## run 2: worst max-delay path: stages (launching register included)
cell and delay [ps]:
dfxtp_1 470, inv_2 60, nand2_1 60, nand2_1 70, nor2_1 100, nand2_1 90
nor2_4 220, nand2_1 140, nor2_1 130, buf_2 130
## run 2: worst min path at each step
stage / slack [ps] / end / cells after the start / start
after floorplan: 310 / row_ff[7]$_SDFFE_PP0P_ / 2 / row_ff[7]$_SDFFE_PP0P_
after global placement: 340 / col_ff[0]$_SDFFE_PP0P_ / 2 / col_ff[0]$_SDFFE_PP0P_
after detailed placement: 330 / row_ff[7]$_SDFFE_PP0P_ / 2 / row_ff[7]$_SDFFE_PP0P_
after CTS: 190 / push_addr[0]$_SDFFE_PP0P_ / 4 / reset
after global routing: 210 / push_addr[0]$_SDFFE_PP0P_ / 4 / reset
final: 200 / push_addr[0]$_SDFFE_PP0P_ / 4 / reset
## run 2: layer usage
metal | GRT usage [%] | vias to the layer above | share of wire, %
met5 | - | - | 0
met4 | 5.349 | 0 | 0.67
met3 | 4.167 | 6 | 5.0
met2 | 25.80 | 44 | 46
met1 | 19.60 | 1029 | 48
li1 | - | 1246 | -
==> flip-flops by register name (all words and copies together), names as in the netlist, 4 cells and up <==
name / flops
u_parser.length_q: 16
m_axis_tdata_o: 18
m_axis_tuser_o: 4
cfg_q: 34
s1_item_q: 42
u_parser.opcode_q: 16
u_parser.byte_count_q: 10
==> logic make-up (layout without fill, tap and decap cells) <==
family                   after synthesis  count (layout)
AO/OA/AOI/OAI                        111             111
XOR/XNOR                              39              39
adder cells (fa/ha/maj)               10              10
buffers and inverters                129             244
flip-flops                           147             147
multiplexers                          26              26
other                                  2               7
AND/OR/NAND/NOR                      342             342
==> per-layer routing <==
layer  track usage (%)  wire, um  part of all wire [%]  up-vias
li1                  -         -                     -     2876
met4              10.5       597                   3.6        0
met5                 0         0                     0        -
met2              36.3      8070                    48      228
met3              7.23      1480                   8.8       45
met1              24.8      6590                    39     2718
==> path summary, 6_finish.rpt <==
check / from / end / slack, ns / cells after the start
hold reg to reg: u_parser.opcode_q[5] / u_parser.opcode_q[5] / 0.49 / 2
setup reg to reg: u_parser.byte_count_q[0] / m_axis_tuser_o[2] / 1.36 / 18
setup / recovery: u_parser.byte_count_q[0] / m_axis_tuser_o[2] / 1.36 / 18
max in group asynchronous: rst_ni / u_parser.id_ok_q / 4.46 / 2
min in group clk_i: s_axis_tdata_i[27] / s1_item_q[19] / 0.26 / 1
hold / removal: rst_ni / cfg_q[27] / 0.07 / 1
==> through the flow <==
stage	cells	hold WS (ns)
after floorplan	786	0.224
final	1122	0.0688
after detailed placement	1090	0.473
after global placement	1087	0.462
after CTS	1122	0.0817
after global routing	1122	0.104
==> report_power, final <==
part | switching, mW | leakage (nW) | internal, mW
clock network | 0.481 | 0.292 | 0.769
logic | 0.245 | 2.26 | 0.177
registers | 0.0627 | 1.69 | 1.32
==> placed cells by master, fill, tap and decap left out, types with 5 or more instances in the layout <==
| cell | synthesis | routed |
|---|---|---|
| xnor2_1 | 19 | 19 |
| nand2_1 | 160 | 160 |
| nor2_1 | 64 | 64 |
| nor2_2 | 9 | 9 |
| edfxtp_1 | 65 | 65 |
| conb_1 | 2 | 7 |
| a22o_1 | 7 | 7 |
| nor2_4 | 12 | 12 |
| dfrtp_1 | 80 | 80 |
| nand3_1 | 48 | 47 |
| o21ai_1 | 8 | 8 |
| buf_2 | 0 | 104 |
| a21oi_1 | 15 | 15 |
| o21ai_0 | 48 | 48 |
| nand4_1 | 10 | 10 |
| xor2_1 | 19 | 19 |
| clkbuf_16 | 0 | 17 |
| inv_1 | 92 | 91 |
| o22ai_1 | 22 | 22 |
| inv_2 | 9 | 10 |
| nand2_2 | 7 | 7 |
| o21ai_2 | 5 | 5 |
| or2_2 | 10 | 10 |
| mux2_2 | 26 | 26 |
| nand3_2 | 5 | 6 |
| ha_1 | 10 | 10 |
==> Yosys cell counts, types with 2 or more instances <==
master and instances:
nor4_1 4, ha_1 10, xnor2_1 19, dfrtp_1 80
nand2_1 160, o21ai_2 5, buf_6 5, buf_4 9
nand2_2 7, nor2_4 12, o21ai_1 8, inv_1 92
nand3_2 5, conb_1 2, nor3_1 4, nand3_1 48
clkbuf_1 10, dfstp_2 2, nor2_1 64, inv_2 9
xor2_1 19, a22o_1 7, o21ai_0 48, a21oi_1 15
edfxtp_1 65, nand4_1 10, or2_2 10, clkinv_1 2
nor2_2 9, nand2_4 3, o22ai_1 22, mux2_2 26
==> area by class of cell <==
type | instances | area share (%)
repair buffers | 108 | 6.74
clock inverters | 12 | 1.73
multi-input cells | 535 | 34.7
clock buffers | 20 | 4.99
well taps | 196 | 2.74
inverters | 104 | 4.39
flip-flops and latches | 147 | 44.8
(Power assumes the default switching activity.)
——————————
— What is needed —
Please retype all of the material above, keeping it exact.

— Task answer —
## run 2: worst max-delay path: stages (launching register included)
cell and delay [ps]:
dfxtp_1 470, inv_2 60, nand2_1 60, nand2_1 70, nor2_1 100, nand2_1 90
nor2_4 220, nand2_1 140, nor2_1 130, buf_2 130
## run 2: worst min path at each step
stage / slack [ps] / end / cells after the start / start
after floorplan: 310 / row_ff[7]$_SDFFE_PP0P_ / 2 / row_ff[7]$_SDFFE_PP0P_
after global placement: 340 / col_ff[0]$_SDFFE_PP0P_ / 2 / col_ff[0]$_SDFFE_PP0P_
after detailed placement: 330 / row_ff[7]$_SDFFE_PP0P_ / 2 / row_ff[7]$_SDFFE_PP0P_
after CTS: 190 / push_addr[0]$_SDFFE_PP0P_ / 4 / reset
after global routing: 210 / push_addr[0]$_SDFFE_PP0P_ / 4 / reset
final: 200 / push_addr[0]$_SDFFE_PP0P_ / 4 / reset
## run 2: layer usage
metal | GRT usage [%] | vias to the layer above | share of wire, %
met5 | - | - | 0
met4 | 5.349 | 0 | 0.67
met3 | 4.167 | 6 | 5.0
met2 | 25.80 | 44 | 46
met1 | 19.60 | 1029 | 48
li1 | - | 1246 | -
==> flip-flops by register name (all words and copies together), names as in the netlist, 4 cells and up <==
name / flops
u_parser.length_q: 16
m_axis_tdata_o: 18
m_axis_tuser_o: 4
cfg_q: 34
s1_item_q: 42
u_parser.opcode_q: 16
u_parser.byte_count_q: 10
==> logic make-up (layout without fill, tap and decap cells) <==
family                   after synthesis  count (layout)
AO/OA/AOI/OAI                        111             111
XOR/XNOR                              39              39
adder cells (fa/ha/maj)               10              10
buffers and inverters                129             244
flip-flops                           147             147
multiplexers                          26              26
other                                  2               7
AND/OR/NAND/NOR                      342             342
==> per-layer routing <==
layer  track usage (%)  wire, um  part of all wire [%]  up-vias
li1                  -         -                     -     2876
met4              10.5       597                   3.6        0
met5                 0         0                     0        -
met2              36.3      8070                    48      228
met3              7.23      1480                   8.8       45
met1              24.8      6590                    39     2718
==> path summary, 6_finish.rpt <==
check / from / end / slack, ns / cells after the start
hold reg to reg: u_parser.opcode_q[5] / u_parser.opcode_q[5] / 0.49 / 2
setup reg to reg: u_parser.byte_count_q[0] / m_axis_tuser_o[2] / 1.36 / 18
setup / recovery: u_parser.byte_count_q[0] / m_axis_tuser_o[2] / 1.36 / 18
max in group asynchronous: rst_ni / u_parser.id_ok_q / 4.46 / 2
min in group clk_i: s_axis_tdata_i[27] / s1_item_q[19] / 0.26 / 1
hold / removal: rst_ni / cfg_q[27] / 0.07 / 1
==> through the flow <==
stage	cells	hold WS (ns)
after floorplan	786	0.224
final	1122	0.0688
after detailed placement	1090	0.473
after global placement	1087	0.462
after CTS	1122	0.0817
after global routing	1122	0.104
==> report_power, final <==
part | switching, mW | leakage (nW) | internal, mW
clock network | 0.481 | 0.292 | 0.769
logic | 0.245 | 2.26 | 0.177
registers | 0.0627 | 1.69 | 1.32
==> placed cells by master, fill, tap and decap left out, types with 5 or more instances in the layout <==
| cell | synthesis | routed |
|---|---|---|
| xnor2_1 | 19 | 19 |
| nand2_1 | 160 | 160 |
| nor2_1 | 64 | 64 |
| nor2_2 | 9 | 9 |
| edfxtp_1 | 65 | 65 |
| conb_1 | 2 | 7 |
| a22o_1 | 7 | 7 |
| nor2_4 | 12 | 12 |
| dfrtp_1 | 80 | 80 |
| nand3_1 | 48 | 47 |
| o21ai_1 | 8 | 8 |
| buf_2 | 0 | 104 |
| a21oi_1 | 15 | 15 |
| o21ai_0 | 48 | 48 |
| nand4_1 | 10 | 10 |
| xor2_1 | 19 | 19 |
| clkbuf_16 | 0 | 17 |
| inv_1 | 92 | 91 |
| o22ai_1 | 22 | 22 |
| inv_2 | 9 | 10 |
| nand2_2 | 7 | 7 |
| o21ai_2 | 5 | 5 |
| or2_2 | 10 | 10 |
| mux2_2 | 26 | 26 |
| nand3_2 | 5 | 6 |
| ha_1 | 10 | 10 |
==> Yosys cell counts, types with 2 or more instances <==
master and instances:
nor4_1 4, ha_1 10, xnor2_1 19, dfrtp_1 80
nand2_1 160, o21ai_2 5, buf_6 5, buf_4 9
nand2_2 7, nor2_4 12, o21ai_1 8, inv_1 92
nand3_2 5, conb_1 2, nor3_1 4, nand3_1 48
clkbuf_1 10, dfstp_2 2, nor2_1 64, inv_2 9
xor2_1 19, a22o_1 7, o21ai_0 48, a21oi_1 15
edfxtp_1 65, nand4_1 10, or2_2 10, clkinv_1 2
nor2_2 9, nand2_4 3, o22ai_1 22, mux2_2 26
==> area by class of cell <==
type | instances | area share (%)
repair buffers | 108 | 6.74
clock inverters | 12 | 1.73
multi-input cells | 535 | 34.7
clock buffers | 20 | 4.99
well taps | 196 | 2.74
inverters | 104 | 4.39
flip-flops and latches | 147 | 44.8
(Power assumes the default switching activity.)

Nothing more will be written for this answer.